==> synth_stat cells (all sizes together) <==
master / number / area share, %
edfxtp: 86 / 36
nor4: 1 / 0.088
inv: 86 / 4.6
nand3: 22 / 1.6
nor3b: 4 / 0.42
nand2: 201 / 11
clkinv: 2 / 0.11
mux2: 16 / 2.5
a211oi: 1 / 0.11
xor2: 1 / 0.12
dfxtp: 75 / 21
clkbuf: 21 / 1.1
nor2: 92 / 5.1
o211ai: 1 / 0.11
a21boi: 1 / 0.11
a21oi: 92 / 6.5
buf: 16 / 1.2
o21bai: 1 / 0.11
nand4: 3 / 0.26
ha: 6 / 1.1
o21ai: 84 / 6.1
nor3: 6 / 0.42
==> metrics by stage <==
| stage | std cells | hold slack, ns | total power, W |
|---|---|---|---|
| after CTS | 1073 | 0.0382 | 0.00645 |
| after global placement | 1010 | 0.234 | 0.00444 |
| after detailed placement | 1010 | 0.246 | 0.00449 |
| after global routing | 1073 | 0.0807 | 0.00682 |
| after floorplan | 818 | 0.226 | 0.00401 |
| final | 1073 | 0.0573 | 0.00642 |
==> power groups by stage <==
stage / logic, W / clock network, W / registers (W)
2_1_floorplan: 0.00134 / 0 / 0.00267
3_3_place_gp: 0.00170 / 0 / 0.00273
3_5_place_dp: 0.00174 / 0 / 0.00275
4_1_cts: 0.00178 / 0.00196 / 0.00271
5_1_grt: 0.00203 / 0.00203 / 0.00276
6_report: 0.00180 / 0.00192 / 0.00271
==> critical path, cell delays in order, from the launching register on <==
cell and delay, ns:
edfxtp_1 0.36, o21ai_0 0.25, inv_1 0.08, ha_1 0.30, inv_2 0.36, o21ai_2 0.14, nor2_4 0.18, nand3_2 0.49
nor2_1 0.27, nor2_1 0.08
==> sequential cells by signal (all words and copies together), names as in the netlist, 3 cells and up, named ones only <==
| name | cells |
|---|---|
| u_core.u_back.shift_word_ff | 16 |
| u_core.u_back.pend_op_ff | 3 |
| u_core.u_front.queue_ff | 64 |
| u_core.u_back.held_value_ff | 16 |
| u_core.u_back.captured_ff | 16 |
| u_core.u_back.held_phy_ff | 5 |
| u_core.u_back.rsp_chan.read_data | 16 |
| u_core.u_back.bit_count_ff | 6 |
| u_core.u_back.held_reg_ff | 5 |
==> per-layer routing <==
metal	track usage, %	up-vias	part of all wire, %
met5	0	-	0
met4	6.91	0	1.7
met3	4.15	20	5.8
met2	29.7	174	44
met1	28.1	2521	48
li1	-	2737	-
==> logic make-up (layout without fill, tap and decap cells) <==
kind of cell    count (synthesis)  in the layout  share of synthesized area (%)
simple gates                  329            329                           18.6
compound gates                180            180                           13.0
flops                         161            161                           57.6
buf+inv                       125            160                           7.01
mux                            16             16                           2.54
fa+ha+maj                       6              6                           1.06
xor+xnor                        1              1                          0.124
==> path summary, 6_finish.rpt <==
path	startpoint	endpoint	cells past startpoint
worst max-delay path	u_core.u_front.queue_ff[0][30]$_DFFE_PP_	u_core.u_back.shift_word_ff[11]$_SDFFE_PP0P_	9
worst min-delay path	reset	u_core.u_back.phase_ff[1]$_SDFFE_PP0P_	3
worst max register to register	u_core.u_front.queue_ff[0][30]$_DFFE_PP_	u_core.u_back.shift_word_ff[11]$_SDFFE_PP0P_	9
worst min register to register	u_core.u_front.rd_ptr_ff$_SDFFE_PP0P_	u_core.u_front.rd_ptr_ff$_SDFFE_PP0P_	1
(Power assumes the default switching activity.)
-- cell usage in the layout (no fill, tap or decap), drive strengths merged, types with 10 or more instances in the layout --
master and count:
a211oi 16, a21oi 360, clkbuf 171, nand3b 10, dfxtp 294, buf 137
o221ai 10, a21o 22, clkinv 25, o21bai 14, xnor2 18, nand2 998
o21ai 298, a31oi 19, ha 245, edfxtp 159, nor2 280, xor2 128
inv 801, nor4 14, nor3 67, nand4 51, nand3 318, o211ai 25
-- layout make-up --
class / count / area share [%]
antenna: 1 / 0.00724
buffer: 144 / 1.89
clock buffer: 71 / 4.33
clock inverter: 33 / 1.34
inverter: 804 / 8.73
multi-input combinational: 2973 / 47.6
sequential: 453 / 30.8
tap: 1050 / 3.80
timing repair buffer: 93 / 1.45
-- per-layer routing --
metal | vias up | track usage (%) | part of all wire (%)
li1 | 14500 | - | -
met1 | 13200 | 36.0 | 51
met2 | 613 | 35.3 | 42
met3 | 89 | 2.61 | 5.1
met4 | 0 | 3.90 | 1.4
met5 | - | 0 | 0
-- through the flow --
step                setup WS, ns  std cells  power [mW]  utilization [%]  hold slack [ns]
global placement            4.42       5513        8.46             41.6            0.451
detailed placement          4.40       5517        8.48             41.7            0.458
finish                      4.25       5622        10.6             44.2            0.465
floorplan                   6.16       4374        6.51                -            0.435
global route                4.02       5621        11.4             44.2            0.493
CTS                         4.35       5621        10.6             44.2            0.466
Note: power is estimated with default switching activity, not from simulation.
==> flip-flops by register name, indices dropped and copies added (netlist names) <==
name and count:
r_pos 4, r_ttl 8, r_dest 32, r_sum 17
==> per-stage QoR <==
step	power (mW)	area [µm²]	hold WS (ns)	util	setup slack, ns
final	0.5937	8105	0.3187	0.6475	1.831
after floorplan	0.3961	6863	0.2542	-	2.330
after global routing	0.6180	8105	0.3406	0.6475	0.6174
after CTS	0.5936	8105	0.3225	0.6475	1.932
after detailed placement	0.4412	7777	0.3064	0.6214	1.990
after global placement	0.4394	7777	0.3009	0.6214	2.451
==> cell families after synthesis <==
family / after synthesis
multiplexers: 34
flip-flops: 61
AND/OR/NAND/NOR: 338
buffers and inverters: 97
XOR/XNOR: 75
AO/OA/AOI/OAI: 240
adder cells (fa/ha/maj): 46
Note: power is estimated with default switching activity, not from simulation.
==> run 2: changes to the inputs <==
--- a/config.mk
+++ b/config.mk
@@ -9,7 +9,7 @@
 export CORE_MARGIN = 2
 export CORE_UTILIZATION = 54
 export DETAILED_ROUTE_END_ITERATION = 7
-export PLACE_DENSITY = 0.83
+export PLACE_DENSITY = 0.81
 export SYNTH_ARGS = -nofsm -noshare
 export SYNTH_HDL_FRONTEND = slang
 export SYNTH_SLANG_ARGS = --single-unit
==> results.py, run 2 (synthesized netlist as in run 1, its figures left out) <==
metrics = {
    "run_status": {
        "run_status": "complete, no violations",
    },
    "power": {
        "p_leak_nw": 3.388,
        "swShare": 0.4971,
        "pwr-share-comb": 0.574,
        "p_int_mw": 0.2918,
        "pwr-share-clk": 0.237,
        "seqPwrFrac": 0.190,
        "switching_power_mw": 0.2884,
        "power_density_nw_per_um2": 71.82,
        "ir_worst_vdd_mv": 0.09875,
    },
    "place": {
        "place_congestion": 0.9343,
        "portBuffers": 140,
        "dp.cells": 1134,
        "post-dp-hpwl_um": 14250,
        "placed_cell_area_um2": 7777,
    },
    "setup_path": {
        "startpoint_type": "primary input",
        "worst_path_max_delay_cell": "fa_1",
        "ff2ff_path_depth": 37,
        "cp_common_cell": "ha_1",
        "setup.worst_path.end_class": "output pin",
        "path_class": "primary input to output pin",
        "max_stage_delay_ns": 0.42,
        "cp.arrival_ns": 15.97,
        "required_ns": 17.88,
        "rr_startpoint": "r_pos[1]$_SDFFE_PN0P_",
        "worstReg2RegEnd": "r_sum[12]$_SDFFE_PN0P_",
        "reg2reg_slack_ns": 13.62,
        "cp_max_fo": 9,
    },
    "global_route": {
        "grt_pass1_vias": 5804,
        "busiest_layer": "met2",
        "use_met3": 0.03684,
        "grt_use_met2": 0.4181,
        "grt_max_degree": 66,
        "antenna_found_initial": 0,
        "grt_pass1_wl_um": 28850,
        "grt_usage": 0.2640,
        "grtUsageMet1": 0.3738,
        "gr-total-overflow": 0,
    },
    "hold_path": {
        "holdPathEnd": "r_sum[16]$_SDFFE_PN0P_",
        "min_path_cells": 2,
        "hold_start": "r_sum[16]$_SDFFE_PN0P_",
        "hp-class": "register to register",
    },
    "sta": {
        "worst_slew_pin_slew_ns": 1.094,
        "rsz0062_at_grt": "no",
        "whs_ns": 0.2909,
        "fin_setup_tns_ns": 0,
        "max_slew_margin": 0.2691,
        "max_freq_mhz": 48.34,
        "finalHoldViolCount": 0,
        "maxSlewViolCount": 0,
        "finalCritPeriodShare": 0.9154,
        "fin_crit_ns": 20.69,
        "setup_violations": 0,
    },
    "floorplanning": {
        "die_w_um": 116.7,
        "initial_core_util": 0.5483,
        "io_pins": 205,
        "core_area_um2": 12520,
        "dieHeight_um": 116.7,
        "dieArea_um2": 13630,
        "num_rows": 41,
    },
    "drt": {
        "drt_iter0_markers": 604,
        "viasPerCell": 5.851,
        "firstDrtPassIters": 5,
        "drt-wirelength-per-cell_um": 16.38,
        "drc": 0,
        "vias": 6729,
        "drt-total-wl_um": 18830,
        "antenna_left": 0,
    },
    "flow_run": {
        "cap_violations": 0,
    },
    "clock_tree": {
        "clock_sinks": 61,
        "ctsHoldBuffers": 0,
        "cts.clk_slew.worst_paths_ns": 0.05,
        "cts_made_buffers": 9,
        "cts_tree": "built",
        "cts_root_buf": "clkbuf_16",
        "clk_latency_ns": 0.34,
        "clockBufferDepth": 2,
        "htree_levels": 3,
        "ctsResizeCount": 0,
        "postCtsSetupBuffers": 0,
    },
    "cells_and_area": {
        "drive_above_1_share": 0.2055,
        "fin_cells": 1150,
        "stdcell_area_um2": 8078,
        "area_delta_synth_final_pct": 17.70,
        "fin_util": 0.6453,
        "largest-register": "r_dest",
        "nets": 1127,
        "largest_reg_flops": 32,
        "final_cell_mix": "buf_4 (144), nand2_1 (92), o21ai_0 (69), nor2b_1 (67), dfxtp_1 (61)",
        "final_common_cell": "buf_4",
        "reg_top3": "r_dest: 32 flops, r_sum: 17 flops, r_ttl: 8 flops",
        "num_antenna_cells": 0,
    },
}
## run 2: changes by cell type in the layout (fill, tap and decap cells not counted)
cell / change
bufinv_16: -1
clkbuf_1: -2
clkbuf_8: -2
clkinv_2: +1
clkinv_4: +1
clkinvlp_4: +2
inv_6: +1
File: src/rtl/iprl_pkg.sv
// Package: shared types and constants for the IPv4 route lookup block
`timescale 1ns / 1ps
`default_nettype none
package iprl_pkg;

    localparam int ROUTE_ENTRIES = 64;
    localparam int IDX_W = $clog2(ROUTE_ENTRIES);
    localparam int CNT_W = $clog2(ROUTE_ENTRIES + 1);

    typedef enum logic [1:0] {
        CMD_CLEAR  = 2'd0,
        CMD_ADD    = 2'd1,
        CMD_WORD   = 2'd2,
        CMD_UNUSED = 2'd3
    } t_cmd;

    typedef enum logic [2:0] {
        V_FORWARD = 3'd0,
        V_LOCAL   = 3'd1,
        V_EXPIRED = 3'd2,
        V_NOROUTE = 3'd3,
        V_ADDED   = 3'd4,
        V_FULL    = 3'd5
    } t_verdict;

    typedef struct packed {
        logic [1:0]  cmd;
        logic [31:0] route_dest;
        logic [5:0]  route_mask_len;
        logic [31:0] route_next_hop;
        logic [31:0] header_word;
        logic        last_word;
    } t_in_item;

    typedef struct packed {
        logic [2:0]  verdict;
        logic [31:0] next_hop;
        logic [7:0]  new_ttl;
        logic [15:0] new_checksum;
    } t_out_item;

    // Task handed from the front end to the back end through the queue
    typedef enum logic [1:0] {
        JOB_CLEAR  = 2'd0,
        JOB_ADD    = 2'd1,
        JOB_DECIDE = 2'd2
    } t_job_kind;

    typedef struct packed {
        t_job_kind   kind;
        logic [31:0] addr;      // route network or packet destination
        logic [5:0]  len;       // saturated prefix length
        logic [31:0] hop;
        logic [7:0]  ttl;
        logic [15:0] csum;      // final checksum (already inverted)
    } t_job;

    typedef enum logic [1:0] {
        BK_IDLE = 2'd0,
        BK_READ = 2'd1,
        BK_CMP  = 2'd2
    } t_bk_state;

    // Prefix mask from a length already saturated to 32
    function automatic logic [31:0] prefix_mask(input logic [5:0] len);
        logic [31:0] m;
        m = 32'hFFFF_FFFF;
        if (len == 6'd0) begin
            m = 32'd0;
        end else if (len < 6'd32) begin
            m = 32'hFFFF_FFFF << (6'd32 - len);
        end
        return m;
    endfunction

endpackage
`default_nettype wire

File: src/rtl/iprl_queue.sv
// Two-entry job queue between front and back ends
`timescale 1ns / 1ps
`default_nettype none
module iprl_queue (
    input  wire logic          i_clk,
    input  wire logic          i_rst_n,
    input  wire logic          i_push,
    input  wire iprl_pkg::t_job i_job,
    input  wire logic          i_pop,
    output iprl_pkg::t_job     o_job,
    output logic               o_valid,
    output logic               o_full
);

    iprl_pkg::t_job r_mem [2];
    logic       r_wp, r_rp;
    logic [1:0] r_cnt;

    assign o_job   = r_mem[r_rp];
    assign o_valid = (r_cnt != 2'd0);
    assign o_full  = (r_cnt == 2'd2);

    // Storage
    always_ff @(posedge i_clk) begin
        if (i_push) begin
            r_mem[r_wp] <= i_job;
        end
    end

    // Pointers and fill
    always_ff @(posedge i_clk) begin
        if (!i_rst_n) begin
            r_wp  <= 1'b0;
            r_rp  <= 1'b0;
            r_cnt <= 2'd0;
        end else begin
            if (i_push) r_wp <= ~r_wp;
            if (i_pop)  r_rp <= ~r_rp;
            r_cnt <= r_cnt + {1'b0, i_push} - {1'b0, i_pop};
        end
    end

endmodule
`default_nettype wire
§
> **THE PROBLEM**: Lines from the records above that hold "step" are the ones to list.

> **THE COMPLETED TASK**:
step                setup WS, ns  std cells  power [mW]  utilization [%]  hold slack [ns]
step	power (mW)	area [µm²]	hold WS (ns)	util	setup slack, ns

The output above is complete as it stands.